Vidosava B Djordjevic

Nis University, Serbia

Title: Nitric oxide and L-arginine metabolism intermediates in coronary heart disease


Vidosava B Djordjevic has completed her Clinical Biochemistry specialization at the age of 30, and Ph.D. at the age of 36 at the Faculty of Medicine, Nis University. She is the Director of the Centre for Medical Biochemistry, Clinical Centre Nis, and the Chief of the Institute of Biochemistry, Faculty of Medicine, Nis University. She has published more than 40 papers in reputable journals and four chapters in international books. She is a reviewer for a few respectable journals, and a member of the Editorial Board of The Journal of Medical Biochemistry.

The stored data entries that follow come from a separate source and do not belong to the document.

[config.mk]
export PLATFORM = sky130hd
export DESIGN_NAME = mult_iter_sched
export DESIGN_NICKNAME = d
export VERILOG_FILES = /design/src/rtl/mult_iter_sched.sv
export SDC_FILE = /design/constraint.sdc
export NUM_CORES = 1
export LEC_CHECK = 0
export ABC_AREA = 1
export BUFFER_PORTS_ARGS = -buffer_cell sky130_fd_sc_hd__buf_2
export CORE_ASPECT_RATIO = 0.7
export CORE_UTILIZATION = 30
export CTS_CLUSTER_DIAMETER = 30
export DETAILED_ROUTE_END_ITERATION = 6
export GPL_ROUTABILITY_DRIVEN = 1
export PLACE_DENSITY_LB_ADDON = 0.12
export SLEW_MARGIN = 30
export SYNTH_ARGS = -nofsm -noshare
export SYNTH_HDL_FRONTEND = slang
export SYNTH_SLANG_ARGS = --single-unit
[constraint.sdc]
create_clock -name clk -period 2.9 [get_ports clk]
set_clock_uncertainty 0.1 [all_clocks]
set_input_delay 0.435 -clock clk [delete_from_list [all_inputs] [get_ports clk]]
set_output_delay 0.435 -clock clk [all_outputs]
set_load 0.005 [all_outputs]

Nitric oxide (NO) is an important signalling molecule in a variety of physiological processes. It is synthesized from L-arginine by different isoforms of the nitric oxide synthase (neuronal-nNOS, inducible-iNOS and endothelial-eNOS). Blood vessel cells and cardiomiocytes express all three isoforms. NO produced by vascular endothelium regulates a number of healthy endothelium functions. NO produced in cardiac smooth cells regulates cardiac contractility. Due to its importance for vascular function, an abnormal production of NO can adversely affect blood flow and other vascular functions. The free radical activity of NO can cause cellular damage by the induction of nitrosative stress leading to protein modification by nitrosylation and nitro-tyrosination. It has been suggested that alterations in NO generation are a critical cause of injury in coronary heart disease. A biological link between the endothelial damage and atherosclerotic coronary arterial disease has been presumably related to an decreased arterial bioavailability of NO. However, there is a considerable controversy regarding whether myocardial ischemia results in increased or decreased NO formation. Beside NO synthesis, L-arginine may be transformed by the methylation in monomethylarginine and two forms of dimethylarginine: symmetrical dimethylarginine (SDMA) and asymmetric dimethylarginine (ADMA). ADMA is a natural, competitive inhibitor controlling NOS activity. ADMA has been found to be elevated in different conditions associated with the endothelial dysfunction, but it is also suggested as a predictor of future coronary events in patients with the elevated cardiovascular risk, and in acute coronary events as an independent cardiovascular risk factor.